都市環境のための自分たちなりの「DIY KYOTO PROTOCOL(DIY京都議定書)」—京都の街のきまりごと—をつくるために、GRLの5日間ワークショップがある。京都の街そのもののリサーチ、公共空間を規定しているルール、そしてこの街を構成する要素のリサーチをもとにして、一緒にアイデアを出しあいながら、企業や国家と同じスケールでコミュニケーションが可能になるシンプルなツールをつくり、使っていこう。ワークショップの参加者はまず地域の利害関係をリサーチし、参加者独自のコミュニケーションコンセプトを考え、自分たちのツールをつくり(僕たちも手伝います)、それを公共空間で使う、そしてその一連のプロセス全部をオンラインで記録する。
このワークショップで使える現在開発途中のGRLツールとしては、画像やビデオ、モーショングラフィックスをプロジェクションできるソフトウェア、自家製のLED標識、それから他にも広告を台無しにするテクノロジーなんかがある。この5日間を使って学び、都市コミュニケーションのための新しいツールをつくり、「地球温暖化」だけじゃなく「地球退屈化」もスローダウンさせよう。
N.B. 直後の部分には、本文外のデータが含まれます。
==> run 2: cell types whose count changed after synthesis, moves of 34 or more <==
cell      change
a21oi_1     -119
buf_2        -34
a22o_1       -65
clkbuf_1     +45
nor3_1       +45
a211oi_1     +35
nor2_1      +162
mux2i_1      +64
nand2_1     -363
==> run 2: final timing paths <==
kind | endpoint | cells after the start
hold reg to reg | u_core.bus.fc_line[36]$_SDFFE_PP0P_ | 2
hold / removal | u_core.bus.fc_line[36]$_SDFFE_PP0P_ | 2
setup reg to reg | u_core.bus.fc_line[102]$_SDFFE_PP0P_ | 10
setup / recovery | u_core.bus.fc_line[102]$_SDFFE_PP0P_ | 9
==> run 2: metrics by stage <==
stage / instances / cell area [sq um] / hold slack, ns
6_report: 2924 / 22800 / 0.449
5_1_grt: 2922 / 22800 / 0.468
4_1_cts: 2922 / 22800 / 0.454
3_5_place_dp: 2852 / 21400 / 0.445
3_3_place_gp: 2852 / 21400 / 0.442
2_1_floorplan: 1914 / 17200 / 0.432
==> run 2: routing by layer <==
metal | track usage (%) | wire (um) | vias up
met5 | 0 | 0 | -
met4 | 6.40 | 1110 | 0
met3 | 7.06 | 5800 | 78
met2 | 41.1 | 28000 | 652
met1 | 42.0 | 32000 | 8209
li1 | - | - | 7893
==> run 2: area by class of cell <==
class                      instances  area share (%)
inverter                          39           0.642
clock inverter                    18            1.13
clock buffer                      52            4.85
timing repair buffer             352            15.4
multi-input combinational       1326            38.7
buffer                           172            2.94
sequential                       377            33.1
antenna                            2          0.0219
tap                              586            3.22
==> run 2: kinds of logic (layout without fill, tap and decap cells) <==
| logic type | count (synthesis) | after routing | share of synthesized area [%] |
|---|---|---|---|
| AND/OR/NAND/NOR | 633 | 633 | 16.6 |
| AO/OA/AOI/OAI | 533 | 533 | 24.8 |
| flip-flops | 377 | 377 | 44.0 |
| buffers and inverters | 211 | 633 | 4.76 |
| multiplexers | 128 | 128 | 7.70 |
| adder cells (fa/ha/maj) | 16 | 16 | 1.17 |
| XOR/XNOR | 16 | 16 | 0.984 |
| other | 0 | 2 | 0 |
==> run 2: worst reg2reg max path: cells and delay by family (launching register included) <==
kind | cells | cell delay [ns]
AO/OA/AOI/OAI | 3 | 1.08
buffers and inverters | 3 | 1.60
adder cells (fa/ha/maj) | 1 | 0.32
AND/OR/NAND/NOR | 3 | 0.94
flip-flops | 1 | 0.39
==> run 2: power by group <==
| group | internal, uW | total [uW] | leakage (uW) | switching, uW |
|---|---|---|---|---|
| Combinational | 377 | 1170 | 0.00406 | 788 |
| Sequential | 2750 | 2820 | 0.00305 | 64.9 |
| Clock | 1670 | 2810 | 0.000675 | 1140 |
GRLとGRL Kyotoによる5日間の行動サミットに参加して京都に変化を生み出し、地域的な動きとDIY的発明を通して、ローカルな、僕らが中心の新しい「きまりごと」をつくり出そう!」
-
〈プロフィール:The Graffiti Research Lab 〉
Evan Roth(エヴァン・ロス)とJames Powderly(ジェームズ・パウダリー)によって2006年に結成される。彼らのねらいは、グラフィティライターやアーティスト、デモ参加者やいたずら好き達に新たなコミュニケーションのためのオープンソース・ テクノロジーを提供することで、人々が広告や権力に取り囲まれた環境をクリエーティブに変える力を獲得することにある。プロフィールの詳細はaboutへ。
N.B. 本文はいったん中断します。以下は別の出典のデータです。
### src/rtl/rr_arbiter.sv
// Combinational round-robin arbiter: first requester at or after ptr, wrapping.
module rr_arbiter #(
    parameter int unsigned  NUM_CH = 4,
    localparam int unsigned SEL_W  = $clog2(NUM_CH)
) (
    input  logic [NUM_CH-1:0] req,
    input  logic [SEL_W-1:0]  ptr,
    output logic              gnt_valid,
    output logic [SEL_W-1:0]  gnt_idx
);

    localparam logic [SEL_W:0] NumChW = (SEL_W+1)'(NUM_CH);

    // One extra bit so ptr+offset can exceed NUM_CH-1 before the wrap subtract.
    logic [SEL_W:0] cand;

    always_comb begin
        gnt_valid = 1'b0;
        gnt_idx   = '0;
        cand      = '0;
        for (int unsigned off = 0; off < NUM_CH; off++) begin
            cand = {1'b0, ptr} + (SEL_W+1)'(off);
            if (cand >= NumChW) begin
                cand = cand - NumChW;
            end
            if (!gnt_valid && req[cand[SEL_W-1:0]]) begin
                gnt_valid = 1'b1;
                gnt_idx   = cand[SEL_W-1:0];
            end
        end
    end

endmodule
File: config.mk
export PLATFORM = sky130hd
export DESIGN_NAME = pc_redirect_unit
export DESIGN_NICKNAME = d
export VERILOG_FILES = /design/src/rtl/pipeline_pkg.sv /design/src/rtl/sat_counter.sv /design/src/rtl/pc_redirect_unit.sv
export SDC_FILE = /design/constraint.sdc
export NUM_CORES = 1
export LEC_CHECK = 0
export CAP_MARGIN = 40
export CORE_UTILIZATION = 44
export DETAILED_ROUTE_END_ITERATION = 10
export GPL_TIMING_DRIVEN = 0
export HOLD_SLACK_MARGIN = 0.02
export PLACE_DENSITY = 0.81
export REMOVE_ABC_BUFFERS = 1
export SETUP_SLACK_MARGIN = 0.5
export SLEW_MARGIN = 15
export SYNTH_ARGS = -nofsm -noshare
export SYNTH_HDL_FRONTEND = slang
export SYNTH_SLANG_ARGS = --single-unit
File: constraint.sdc
create_clock -name clk -period 2.7 [get_ports clk]
set_input_delay 0.27 -clock clk [delete_from_list [all_inputs] [get_ports clk]]
set_output_delay 0.27 -clock clk [all_outputs]
set_load 0.005 [all_outputs]
File: src/rtl/pipeline_pkg.sv
// Shared definitions for the fetch-side redirect logic: state encoding, PC constants
// and the bit positions of the pipeline-register flush vector.
package pipeline_pkg;

    typedef enum logic [1:0] {
        BOOT = 2'd0,
        RUN  = 2'd1,
        HALT = 2'd2
    } pc_state_e;

    localparam logic [31:0] DEFAULT_RESET_PC = 32'h0000_0000;
    localparam int          PC_INC           = 4;

    localparam int FLUSH_IFID  = 0;
    localparam int FLUSH_IDEX  = 1;
    localparam int FLUSH_EXMEM = 2;
    localparam int FLUSH_W     = 3;

    function automatic logic misaligned(input logic [1:0] lo);
        return |lo;
    endfunction

endpackage
[src/flat_wrapper.sv]
// flat-port wrapper written by rule: the top's interface ports become plain ports
module ddr_activation_reader_flat 
#(
  parameter int DDR_W          = 216,
  parameter int BYTES_PER_BEAT = 27,
  parameter int ROW_W          = 10,
  parameter int COL_W          = 11,
  parameter int CH_W           = 8
)
  (clock, reset, start, cfg_rows, cfg_cols, cfg_chs, busy, done, bus_ddr_valid, bus_ddr_data, bus_out_ready, bus_ddr_ready, bus_out_valid, bus_out_data, bus_out_row, bus_out_col, bus_out_ch, bus_out_last);
  ddr_activation_reader_if #(.DDR_W(DDR_W), .ROW_W(ROW_W), .COL_W(COL_W), .CH_W(CH_W)) bus_i ();
  input  logic clock;
  input  logic reset;
  input  logic start;
  input  logic [ROW_W-1:0] cfg_rows;
  input  logic [COL_W-1:0] cfg_cols;
  input  logic [CH_W-1:0] cfg_chs;
  output logic busy;
  output logic done;
  input wire logic [$bits(bus_i.ddr_valid)-1:0] bus_ddr_valid;
  input wire logic [$bits(bus_i.ddr_data)-1:0] bus_ddr_data;
  input wire logic [$bits(bus_i.out_ready)-1:0] bus_out_ready;
  output wire logic [$bits(bus_i.ddr_ready)-1:0] bus_ddr_ready;
  output wire logic [$bits(bus_i.out_valid)-1:0] bus_out_valid;
  output wire logic [$bits(bus_i.out_data)-1:0] bus_out_data;
  output wire logic [$bits(bus_i.out_row)-1:0] bus_out_row;
  output wire logic [$bits(bus_i.out_col)-1:0] bus_out_col;
  output wire logic [$bits(bus_i.out_ch)-1:0] bus_out_ch;
  output wire logic [$bits(bus_i.out_last)-1:0] bus_out_last;
  assign bus_i.ddr_valid = bus_ddr_valid;
  assign bus_i.ddr_data = bus_ddr_data;
  assign bus_i.out_ready = bus_out_ready;
  assign bus_ddr_ready = bus_i.ddr_ready;
  assign bus_out_valid = bus_i.out_valid;
  assign bus_out_data = bus_i.out_data;
  assign bus_out_row = bus_i.out_row;
  assign bus_out_col = bus_i.out_col;
  assign bus_out_ch = bus_i.out_ch;
  assign bus_out_last = bus_i.out_last;
  ddr_activation_reader #(.DDR_W(DDR_W), .BYTES_PER_BEAT(BYTES_PER_BEAT), .ROW_W(ROW_W), .COL_W(COL_W), .CH_W(CH_W)) u_core (.clock(clock), .reset(reset), .start(start), .cfg_rows(cfg_rows), .cfg_cols(cfg_cols), .cfg_chs(cfg_chs), .bus(bus_i), .busy(busy), .done(done));
endmodule
[config.mk]
export PLATFORM = sky130hd
export DESIGN_NAME = ddr_activation_reader_flat
export DESIGN_NICKNAME = d
export VERILOG_FILES = /design/src/rtl/ddr_activation_reader_if.sv /design/src/rtl/ddr_activation_reader.sv /design/src/flat_wrapper.sv
export SDC_FILE = /design/constraint.sdc
export NUM_CORES = 1
export LEC_CHECK = 0
export CAP_MARGIN = 20
export CORE_UTILIZATION = 60
export CTS_BUF_LIST = sky130_fd_sc_hd__clkbuf_4
export DETAILED_ROUTE_END_ITERATION = 10
export PLACE_DENSITY = 0.84
export REMOVE_ABC_BUFFERS = 1
export SLEW_MARGIN = 0
export SYNTH_ARGS = -nofsm -noshare
export SYNTH_HDL_FRONTEND = slang
export SYNTH_SLANG_ARGS = --single-unit
[constraint.sdc]
create_clock -name clock -period 28.5 [get_ports clock]
set_input_delay 5.7 -clock clock [delete_from_list [all_inputs] [get_ports clock]]
set_output_delay 5.7 -clock clock [all_outputs]
set_load 0.01 [all_outputs]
Day 1 11月6日(金) 19:00〜22:00
「うそ」「だまし」「盗み」方講座。京都街歩きツアーをしながら、都市環境のハッキング&コンテンツの流用を通して、ホントのことを伝える「うそ」のつきかたを考える。
Day 2 11月7日(土) 12:00〜17:00 ※途中休憩あり
ブレインストーミングとプロトタイピング。参加者同士でアイデアを話し合い、簡単なサンプルをつくる。他のアーティストの作品例を参照しつつ、京都の歴史についても話し合う。
Day 3 11月8日(日) 11:00〜16:00 ※途中休憩あり
セッション1日目:参加者のアイデアをベースに、ソフトウェア、自家製の標識、ステッカー、そしてその他広告を台無しにするDIY技術なんかを使って、1日でできるプロジェクトを作る。
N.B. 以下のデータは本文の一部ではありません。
==> config.mk <==
export PLATFORM = sky130hd
export DESIGN_NAME = mul2x2_stream_driver
export DESIGN_NICKNAME = d
export VERILOG_FILES = /design/src/rtl/mul2x2_stream_driver_pkg.sv /design/src/rtl/stream_sync_fifo.sv /design/src/rtl/mul2x2_stream_driver.sv
export SDC_FILE = /design/constraint.sdc
export NUM_CORES = 1
export LEC_CHECK = 0
export ABC_CLOCK_PERIOD_IN_PS = 2750
export CELL_PAD_IN_SITES_DETAIL_PLACEMENT = 1
export CELL_PAD_IN_SITES_GLOBAL_PLACEMENT = 1
export CORE_MARGIN = 2
export CORE_UTILIZATION = 41
export CTS_CLUSTER_DIAMETER = 50
export DETAILED_ROUTE_END_ITERATION = 16
export MAX_ROUTING_LAYER = met4
export PLACE_DENSITY_LB_ADDON = 0.1
export REMOVE_ABC_BUFFERS = 1
export SETUP_SLACK_MARGIN = 0.02
export SYNTH_ARGS = -nofsm -noshare
export SYNTH_HDL_FRONTEND = slang
export SYNTH_HIERARCHICAL = 1
export SYNTH_SLANG_ARGS = --single-unit
==> constraint.sdc <==
create_clock -name clk -period 2.75 [get_ports clk]
set_input_delay 0.275 -clock clk [delete_from_list [all_inputs] [get_ports clk]]
set_output_delay 0.275 -clock clk [all_outputs]
set_load 0.01 [all_outputs]
==> src/rtl/mul2x2_stream_driver_pkg.sv <==
// Shared defaults, issue-state encoding and output-word layout for the 2x2 multiplier stream driver.
package mul_stream_pkg;

    localparam int MUL_DATA_W   = 2;
    localparam int MUL_RES_W    = 4;
    localparam int OUT_PROD_LSB = 0;

    typedef enum logic [1:0] {
        IDLE,
        ISSUE,
        WAIT_CREDIT
    } issue_state_t;

    // Output word is {a, b, product}; product occupies the LSBs.
    function automatic int out_b_lsb(input int res_w);
        return OUT_PROD_LSB + res_w;
    endfunction

    function automatic int out_a_lsb(input int data_w, input int res_w);
        return out_b_lsb(res_w) + data_w;
    endfunction

endpackage

==> src/rtl/stream_sync_fifo.sv <==
// Synchronous FIFO with a registered-storage head word, occupancy count and full/empty flags.
module stream_sync_fifo #(
    parameter int WIDTH = 4,
    parameter int DEPTH = 4
) (
    input  logic                       clk,
    input  logic                       rst,
    input  logic                       push,
    input  logic [WIDTH-1:0]           push_data,
    input  logic                       pop,
    output logic [WIDTH-1:0]           head,
    output logic                       full,
    output logic                       empty,
    output logic [$clog2(DEPTH):0]     count
);

    localparam int AW = $clog2(DEPTH);

    logic [WIDTH-1:0] mem [DEPTH];
    logic [AW-1:0]    wr_ptr;
    logic [AW-1:0]    rd_ptr;
    logic             do_push;
    logic             do_pop;

    assign full    = (count == (AW+1)'(DEPTH));
    assign empty   = (count == '0);
    assign do_pop  = pop && !empty;
    assign do_push = push && (!full || do_pop);
    assign head    = mem[rd_ptr];

    always_ff @(posedge clk) begin
        if (rst) begin
            for (int unsigned i = 0; i < DEPTH; i++) begin
                mem[i] <= '0;
            end
            wr_ptr <= '0;
            rd_ptr <= '0;
            count  <= '0;
        end else begin
            if (do_push) begin
                mem[wr_ptr] <= push_data;
                wr_ptr      <= wr_ptr + 1'b1;
            end
            if (do_pop) begin
                rd_ptr <= rd_ptr + 1'b1;
            end
            if (do_push && !do_pop) begin
                count <= count + 1'b1;
            end else if (do_pop && !do_push) begin
                count <= count - 1'b1;
            end
        end
    end

endmodule

==> src/rtl/mul2x2_stream_driver.sv <==
// Splits operand pairs onto A/B streams, pairs returning products in order as {a,b,product}.
// Optional product self-check enabled by defining MUL_DRV_CHECK_EN (adds check_err, err_cnt).
module mul2x2_stream_driver
    import mul_stream_pkg::*;
#(
    parameter int DATA_W    = MUL_DATA_W,
    parameter int RES_W     = MUL_RES_W,
    parameter int DEPTH     = 4,
    parameter int TIMEOUT_W = 8
) (
    input  logic                      clk,
    input  logic                      rst,
    input  logic [2*DATA_W-1:0]       s_op_tdata,
    input  logic                      s_op_tvalid,
    output logic                      s_op_tready,
    output logic [DATA_W-1:0]         m_a_tdata,
    output logic                      m_a_tvalid,
    input  logic                      m_a_tready,
    output logic [DATA_W-1:0]         m_b_tdata,
    output logic                      m_b_tvalid,
    input  logic                      m_b_tready,
    input  logic [RES_W-1:0]          s_res_tdata,
    input  logic                      s_res_tvalid,
    output logic                      s_res_tready,
    output logic [2*DATA_W+RES_W-1:0] m_out_tdata,
    output logic                      m_out_tvalid,
    input  logic                      m_out_tready,
    output logic                      busy,
    output logic                      timeout_err
`ifdef MUL_DRV_CHECK_EN
    ,
    output logic                      check_err,
    output logic [7:0]                err_cnt
`endif
);

    localparam int CW     = $clog2(DEPTH) + 1;
    localparam int OUT_W  = 2*DATA_W + RES_W;
    localparam int B_LSB  = out_b_lsb(RES_W);
    localparam int A_LSB  = out_a_lsb(DATA_W, RES_W);

    issue_state_t          state;
    logic                  a_sent, b_sent;
    logic [2*DATA_W-1:0]   issue_head, inflight_head;
    logic                  issue_full, issue_empty, inflight_full, inflight_empty;
    logic [CW-1:0]         issue_count, inflight_count;
    logic                  op_push, a_xfer, b_xfer, pair_done, res_xfer;
    logic                  next_avail, credit_next;
    logic [TIMEOUT_W-1:0]  wdog;
    logic [OUT_W-1:0]      out_word;

    assign s_op_tready  = !issue_full;
    assign op_push      = s_op_tvalid && s_op_tready;
    // Operand data comes straight from the FIFO head, which cannot change until the pair completes.
    assign m_a_tdata    = issue_head[2*DATA_W-1:DATA_W];
    assign m_b_tdata    = issue_head[DATA_W-1:0];
    assign a_xfer       = m_a_tvalid && m_a_tready;
    assign b_xfer       = m_b_tvalid && m_b_tready;
    assign pair_done    = (state == ISSUE) && (a_sent || a_xfer) && (b_sent || b_xfer);
    assign s_res_tready = !inflight_empty && (!m_out_tvalid || m_out_tready);
    assign res_xfer     = s_res_tvalid && s_res_tready;
    assign next_avail   = (issue_count >= CW'(2)) || op_push;
    assign credit_next  = res_xfer || (inflight_count < CW'(DEPTH-1));
    assign busy         = !issue_empty || !inflight_empty || m_out_tvalid;

    always_comb begin
        out_word = '0;
        out_word[A_LSB +: DATA_W]        = inflight_head[2*DATA_W-1:DATA_W];
        out_word[B_LSB +: DATA_W]        = inflight_head[DATA_W-1:0];
        out_word[OUT_PROD_LSB +: RES_W]  = s_res_tdata;
    end

    stream_sync_fifo #(.WIDTH(2*DATA_W), .DEPTH(DEPTH)) u_issue_fifo (
        .clk(clk), .rst(rst),
        .push(op_push), .push_data(s_op_tdata),
        .pop(pair_done), .head(issue_head),
        .full(issue_full), .empty(issue_empty), .count(issue_count)
    );

    stream_sync_fifo #(.WIDTH(2*DATA_W), .DEPTH(DEPTH)) u_inflight_fifo (
        .clk(clk), .rst(rst),
        .push(pair_done), .push_data(issue_head),
        .pop(res_xfer), .head(inflight_head),
        .full(inflight_full), .empty(inflight_empty), .count(inflight_count)
    );

    always_ff @(posedge clk) begin
        if (rst) begin
            state      <= IDLE;
            a_sent     <= 1'b0;
            b_sent     <= 1'b0;
            m_a_tvalid <= 1'b0;
            m_b_tvalid <= 1'b0;
        end else begin
            case (state)
                IDLE: begin
                    if (!issue_empty && !inflight_full) begin
                        state      <= ISSUE;
                        m_a_tvalid <= 1'b1;
                        m_b_tvalid <= 1'b1;
                    end
                end
                ISSUE: begin
                    if (pair_done) begin
                        a_sent <= 1'b0;
                        b_sent <= 1'b0;
                        if (next_avail && credit_next) begin
                            m_a_tvalid <= 1'b1;
                            m_b_tvalid <= 1'b1;
                        end else begin
                            state      <= next_avail ? WAIT_CREDIT : IDLE;
                            m_a_tvalid <= 1'b0;
                            m_b_tvalid <= 1'b0;
                        end
                    end else begin
                        if (a_xfer) begin
                            a_sent     <= 1'b1;
                            m_a_tvalid <= 1'b0;
                        end
                        if (b_xfer) begin
                            b_sent     <= 1'b1;
                            m_b_tvalid <= 1'b0;
                        end
                    end
                end
                WAIT_CREDIT: begin
                    if (!inflight_full) begin
                        state      <= ISSUE;
                        m_a_tvalid <= 1'b1;
                        m_b_tvalid <= 1'b1;
                    end
                end
                default: state <= IDLE;
            endcase
        end
    end

    always_ff @(posedge clk) begin
        if (rst) begin
            m_out_tdata  <= '0;
            m_out_tvalid <= 1'b0;
        end else if (res_xfer) begin
            m_out_tdata  <= out_word;
            m_out_tvalid <= 1'b1;
        end else if (m_out_tready) begin
            m_out_tvalid <= 1'b0;
        end
    end

    always_ff @(posedge clk) begin
        if (rst) begin
            wdog        <= '0;
            timeout_err <= 1'b0;
        end else begin
            if (res_xfer || inflight_empty) begin
                wdog <= '0;
            end else if (wdog != '1) begin
                wdog <= wdog + 1'b1;
            end
            if (wdog == '1) begin
                timeout_err <= 1'b1;
            end
        end
    end

`ifdef MUL_DRV_CHECK_EN
    logic [RES_W-1:0] exp_prod;

    assign exp_prod = RES_W'(inflight_head[2*DATA_W-1:DATA_W]) * RES_W'(inflight_head[DATA_W-1:0]);

    always_ff @(posedge clk) begin
        if (rst) begin
            check_err <= 1'b0;
            err_cnt   <= '0;
        end else if (res_xfer && (s_res_tdata != exp_prod)) begin
            check_err <= 1'b1;
            if (err_cnt != 8'hFF) begin
                err_cnt <= err_cnt + 1'b1;
            end
        end
    end
`endif

endmodule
Day 4 11月12日(木) 19:00〜21:00
セッション2日目
Day 5 11月14日(土) 13:00〜20:00 ※日時変更あり・途中休憩あり
参加者が自分たちで作ったテクノロジーを街で使ってみる。
■ 下記サイトの写真のように、そんなに技術を必要としなくて、1日でできる凄いプロジェクトはたくさんあるので心配無用。
http://craphound.com/images/cctvvshelium.jpg
■エヴァンが教えていた授業でやったいくつかの例。
http://www.blog.ni9e.com/archives/2009/06/geek_graffiti_w.html
■GRLはビデオや画像のプロジェクションソフトを調整したり、プロジェクションやサイトスペシフィックなグラフィックの実験に興味のある参加者が使えるようなものを作ったりして、みんなを手伝います。
■ワークショップ中は参加者と一緒にプロジェクトのプロセスを記録して、どうやってそれを作ったのか、どうやってそれらをウェブ上にアップしたのかを他の人たちに伝えられるようにします。
■ワークショップの日時は、参加者のアイデアによってどんどん変わる可能性があるので、毎回相談しながらやっていきます。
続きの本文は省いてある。